Lessons from Big Brother power live streaming app, lead to cloud CMS at Vodafone Oz

Vodafone Hutchison Australia (VHA) “never elegantly and cost-effectively” solved the problem of delivering online content to phone-wielding hordes during its long association with the Australian incarnation of Big Brother. But the company has nailed a cricket-streaming app first time, thanks to cloud services from Amazon Web Services.

One of VHA's predecessor companies, 3 mobile, sponsored several series of Big Brother. At the end of many episodes, viewers were exhorted to continue their prurient perving stay in touch with the show by logging on to view live video streams available on the mobile phones of the day.

Easwaren Siva, VHA's General Manager for Technology Strategy and Product, says “that's when traffic exploded” and admits that “In our first year we did not cope.” In the second year, load balancing and other arrangements meant it could serve more simultaneous streams, but still needed a “Sorry, we're overloaded” screen for many viewers.

Those experiences were very much in the company's mind when it contemplated a new app, Cricket Live Australia, that would stream cricket live into mobile handsets and tablet devices.

Creating the app was complicated by the pattern of test cricket, which offers up to five days of action followed by downtime until the next match.
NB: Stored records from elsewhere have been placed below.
## src/rtl/key_io_ctrl.sv

```systemverilog
// rtl/key_io_ctrl.sv - memory-mapped debounced key device (optional irq via KEY_IRQ_EN)
module key_io_ctrl #(
    parameter int unsigned       DBITS           = 32,
    parameter int unsigned       KEYBITS         = 4,
    parameter logic [DBITS-1:0]  ADDRKDATA       = DBITS'(32'hFFFFF080),
    parameter logic [DBITS-1:0]  ADDRKCTRL       = DBITS'(32'hFFFFF084),
    parameter int unsigned       DEBOUNCE_CYCLES = 500000,
    parameter int unsigned       CNTBITS         = 20
) (
    input  logic               clk,
    input  logic               reset,
    input  logic [KEYBITS-1:0] KEY,
    input  logic [DBITS-1:0]   addr,
    input  logic               rd_en,
    input  logic               wr_en,
    input  logic [DBITS-1:0]   wr_data,
    output logic [DBITS-1:0]   rd_data,
    output logic               hit,
    output logic               irq
);

    localparam logic [CNTBITS-1:0] CNT_LAST = CNTBITS'(DEBOUNCE_CYCLES - 1);

    logic [KEYBITS-1:0] s1;
    logic [KEYBITS-1:0] s2;
    logic [KEYBITS-1:0] cand;
    logic [KEYBITS-1:0] kdata;
    logic [CNTBITS-1:0] cnt;
    logic               ready;
    logic               overrun;
    logic               ie_bit;

    logic kdata_sel;
    logic kctrl_sel;
    logic change_evt;
    logic clr_ready;
    logic clr_overrun;
    logic unused_wr_bits;

    assign kdata_sel   = (addr == ADDRKDATA);
    assign kctrl_sel   = (addr == ADDRKCTRL);
    assign hit         = kdata_sel | kctrl_sel;

    // A change event fires on the edge where the candidate has been stable for the full window.
    assign change_evt  = (s2 == cand) && (cand != kdata) && (cnt == CNT_LAST);
    assign clr_ready   = (rd_en & kdata_sel) | (wr_en & kctrl_sel & ~wr_data[0]);
    assign clr_overrun = wr_en & kctrl_sel & ~wr_data[1];

    // Only bits 0, 1 and 4 of store data carry meaning.
    assign unused_wr_bits = ^wr_data;

    // Two-flop synchroniser; keys are inverted so a pressed key reads as 1 inside.
    always_ff @(posedge clk or posedge reset) begin
        if (reset) begin
            s1 <= '0;
            s2 <= '0;
        end else begin
            s1 <= ~KEY;
            s2 <= s1;
        end
    end

    // Whole-vector debounce: any movement restarts the window, a full stable window commits.
    always_ff @(posedge clk or posedge reset) begin
        if (reset) begin
            cand  <= '0;
            kdata <= '0;
            cnt   <= '0;
        end else if (s2 != cand) begin
            cand <= s2;
            cnt  <= '0;
        end else if (cand != kdata) begin
            if (cnt == CNT_LAST) begin
                kdata <= cand;
                cnt   <= '0;
            end else begin
                cnt <= cnt + 1'b1;
            end
        end else begin
            cnt <= '0;
        end
    end

    // Sticky status: a change event beats a same-edge clear and only overruns an uncleared ready.
    always_ff @(posedge clk or posedge reset) begin
        if (reset) begin
            ready   <= 1'b0;
            overrun <= 1'b0;
        end else begin
            if (change_evt) begin
                ready <= 1'b1;
            end else if (clr_ready) begin
                ready <= 1'b0;
            end
            if (change_evt && ready && !clr_ready) begin
                overrun <= 1'b1;
            end else if (clr_overrun) begin
                overrun <= 1'b0;
            end
        end
    end

`ifdef KEY_IRQ_EN
    logic ie;
    logic irq_q;

    assign ie_bit = ie;
    assign irq    = irq_q;

    // Interrupt enable and a registered request, so irq trails ready/ie by one edge.
    always_ff @(posedge clk or posedge reset) begin
        if (reset) begin
            ie    <= 1'b0;
            irq_q <= 1'b0;
        end else begin
            irq_q <= ready & ie;
            if (wr_en && kctrl_sel) begin
                ie <= wr_data[4];
            end
        end
    end
`else
    assign ie_bit = 1'b0;
    assign irq    = 1'b0;
`endif

    // Read mux; unmapped addresses return zero so the MEM stage can OR or select freely.
    always_comb begin
        rd_data = '0;
        if (kdata_sel) begin
            rd_data = {{(DBITS-KEYBITS){1'b0}}, kdata};
        end else if (kctrl_sel) begin
            rd_data = {{(DBITS-5){1'b0}}, ie_bit, 2'b00, overrun, ready};
        end
    end

endmodule

```

## config.mk

```make
export PLATFORM = sky130hd
export DESIGN_NAME = key_io_ctrl
export DESIGN_NICKNAME = d
export VERILOG_FILES = /design/src/rtl/key_io_ctrl.sv
export SDC_FILE = /design/constraint.sdc
export NUM_CORES = 1
export LEC_CHECK = 0
export CAP_MARGIN = 5
export CELL_PAD_IN_SITES_DETAIL_PLACEMENT = 0
export CELL_PAD_IN_SITES_GLOBAL_PLACEMENT = 1
export CORE_ASPECT_RATIO = 0.75
export CORE_UTILIZATION = 30
export CTS_BUF_LIST = sky130_fd_sc_hd__clkbuf_8
export DETAILED_ROUTE_END_ITERATION = 6
export PLACE_DENSITY_LB_ADDON = 0.1
export SLEW_MARGIN = 20
export SYNTH_ARGS = -nofsm -noshare
export SYNTH_HDL_FRONTEND = slang
export SYNTH_SLANG_ARGS = --single-unit
```

## constraint.sdc

```tcl
create_clock -name clk -period 2.57 [get_ports clk]
set_clock_uncertainty 0.05 [all_clocks]
set_input_delay 0.514 -clock clk [delete_from_list [all_inputs] [get_ports clk]]
set_output_delay 0.514 -clock clk [all_outputs]
set_load 0.01 [all_outputs]
```

=== Word level (Yosys, flattened, before mapping) ===
Cells that the tools add are included.

* Add/subtract/negate cells: 1
* Multiply operators: 0
* Divide/modulo/power cells: 0
* Order comparisons: 0
* Eq/ne operators: 6
* Shifts and indexed selects: 0
* Mux-type cells: 9
* Bitwise operators: 10
* Reduce and logical (&&, ||, !) cells: 8

{| class="wikitable"
|+ Operator list
! cell !! count
|-
| $eq A32 B32 Y1 const B || 2
|-
| $mux W20 || 3
|-
| $add A20 B1 Y20 const B || 1
|-
| $eq A20 B19 Y1 const B || 1
|-
| $ne A4 B4 Y1 || 2
|-
| $and A1 B1 Y1 || 4
|-
| $eq A4 B4 Y1 || 1
|-
| $logic_and A1 B1 Y1 || 4
|-
| $mux W1 || 4
|-
| $mux W4 || 1
|-
| $not A4 Y4 || 1
|-
| $reduce_bool A2 Y1 || 2
|-
| $not A1 Y1 || 3
|-
| $reduce_and A3 Y1 || 1
|-
| $mux W2 || 1
|-
| $or A1 B1 Y1 || 2
|-
| $logic_not A1 Y1 || 1
|}

* Bits in registers: 38
* Bits in latches: 0
* Bits in writable memories: 0
* Bits in read-only memories: 0
* Input bits: 72
* Output and inout port bits: 34
* Memories: 0

=== Logic depth before layout (Yosys ltp) ===
* Depth after elaboration: 7
* Gate-level depth with buffers: 6
* Depth with buffers taken out: 5

=== Least setup slack after synthesis ===
Ideal clock, no wire load.

* Path kind: input port to output port
* Start point: input port addr[5]
* End point: output port rd_data[2]
* Arrival: 1.937 ns
* Path slack: 0.069 ns
* Stages: 4
* Buffers on the path: 0
* Cells stage by stage: or4b_1 -> nor4_1 -> nand2_1 -> nor3b_1

* Word-level cells in the longest chain between the ends: 2

{| class="wikitable"
|+ Ends and longest elaborated chain
! item !! line !! source
|-
| start: declaration || 13 || <nowiki>input logic [DBITS-1:0] addr,</nowiki>
|-
| $eq A32 B32 Y1 || 40 || <nowiki>assign kdata_sel = (addr == ADDRKDATA);</nowiki>
|-
| $mux W4 || 130 || <nowiki>if (kdata_sel) begin</nowiki>
|-
| end: declaration || 17 || <nowiki>output logic [DBITS-1:0] rd_data,</nowiki>
|}

Every way passes these cells.

=== Worst setup path after layout ===
* Start point: input port addr[8]
* End point: output port rd_data[3]

The elaborated chain is that of the path after synthesis.

==> metrics <==
final RePlAce weighted congestion=0.692; fraction of registers with async set/reset=1.00; worst path required time=2.01 ns; via/cell ratio=4.33; Setup TNS=0 ns; Int Power=1.06 mW; final setup vio count=0; post-route antenna net violation count=0; sequential share of power=0.458; met3 Use GR=0.0288; Slew @ Worst Pin=0.588 ns; Final #Nets=332; Layout fillers=676; max incr delay on CP=0.54 ns; status=finished clean; Post-synth top cells=38 x dfrtp_1, 29 x buf_4, 15 x nor3_1; Sw Ratio=0.212; Clock Sinks=38; vias in the first global route=1,394; 1st-pass router iterations=4; largest net degree at the start of global routing=39; Yosys top cell by area=dfrtp_1; final hold violations=0; count leader, synth=dfrtp_1; Syn Area/Cell=10.4 sq um; number of enable flip-flop cells after synthesis=0; hold depth=0; Area contributors post-synth=dfrtp_1 44%, buf_4 10%, xor2_1 4.9%; initial antenna violation count=0; Final Slew Violations=0; Hold Crit Class=reg2reg; Design Area, Final=0.00278 sq mm; met1 Usage GRT=0.185; Comb power frac=0.086; I/O Buffers=46; total CTS buffers=5; Post-CTS Hold Buffers=0; via count=1,550; Starting Density=0.313; I/O pin cnt=106; FF+latch count, synth=38; CTS tree=done; 1st-iter DRT viols=51; drc violations=0; Reg2Reg Depth=5; Most Crowded Layer GR=met1; Inserted Diodes=0; Synth cell types=38; worst-case clock buffer depth=2; Synth top area share=0.443; WP data arrival=1.99 ns; crit path max fanout=5; Clock Latency Late Sink=0.29 ns; post-synthesis instance area=0.00215 sq mm; unrepaired setup endpoints after global routing=true; max_slew headroom=0.604; post-DP HPWL=3.30 mm; Clk pwr share=0.456; pwr/cell area=483 mW/mm^2; die area=0.00751 sq mm; CP endpoint kind=primary output; die span in y=75.3 microns; Max-cap violations=0; Crit Path Category=in2out; Area after DPL=0.00264 sq mm; share of post-route cells with drive strength above 1=0.219; Final Util=0.405; H-Tree Depth=2; pre-CTS setup slack=-0.832 ns; CP Launch Type=input port; Die W=99.7 microns; register area share after synthesis=0.443; synth warn=0; maximum VDD drop=0.302 mV; clk root buf=clkbuf_8; met2 GRT Util=0.181; Pleak=1.19 nW; Tcrit/Tclk final=0.994; routed len/inst=12.5 microns; hold_ws=0.303 ns; Remaining Overflow, GRT=0; area occupied by multi-input gates=0.00106 sq mm; Max Fclk=392 MHz; GRT Total Usage=0.126; first-pass GRT wire length=7.16 mm; DRT Wirelength=4.48 mm; crit-path cells=buf_6 > or4b_4 > nor4_4 > buf_4 > nand2_4 > nor3b_2 > buf_2; minimum clock period=2.55 ns; post-route setup slack=0.0163 ns; row cnt=26; Cells after Synth=206; Reg clk slew, reported paths=0.08 ns; Psw=0.285 mW; slowest CP cell=or4b_4; CORE AREA=0.00686 sq mm; Synth Flop Type=dfrtp_1; P&R area growth vs syn=29.4%; Register Area=951 sq um
-- metrics by stage --
stage                     total power [mW]  instances
after floorplan                      0.709        234
after global placement               0.746        348
after detailed placement             0.747        348
after CTS                             1.36        357
after global routing                  1.40        358
final                                 1.34        358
Building infrastructure to cope with that load was, as the Big Brother experience showed, rather hard.

VHA's Cricket Live Australia app

The Viewers' Verdict voting system in VHA's Cricket Live Australia app

Siva told the AWS Summit in Sydney this week that cloud infrastructure was a great fit for the app, as it enabled VHA to back it with heavyweight infrastructure it could rent rather than buy.

Two instances of elastic load balancer, three EC2 instances for MySQL-powered applications and an S3 bucket for storage backed the app, which was downloaded 700,000 times and delivered 500,000 live streams. 24.7 terbaytes of data were sent to iPhones alone in December 2011, in up to 10,000 simultaneous streams.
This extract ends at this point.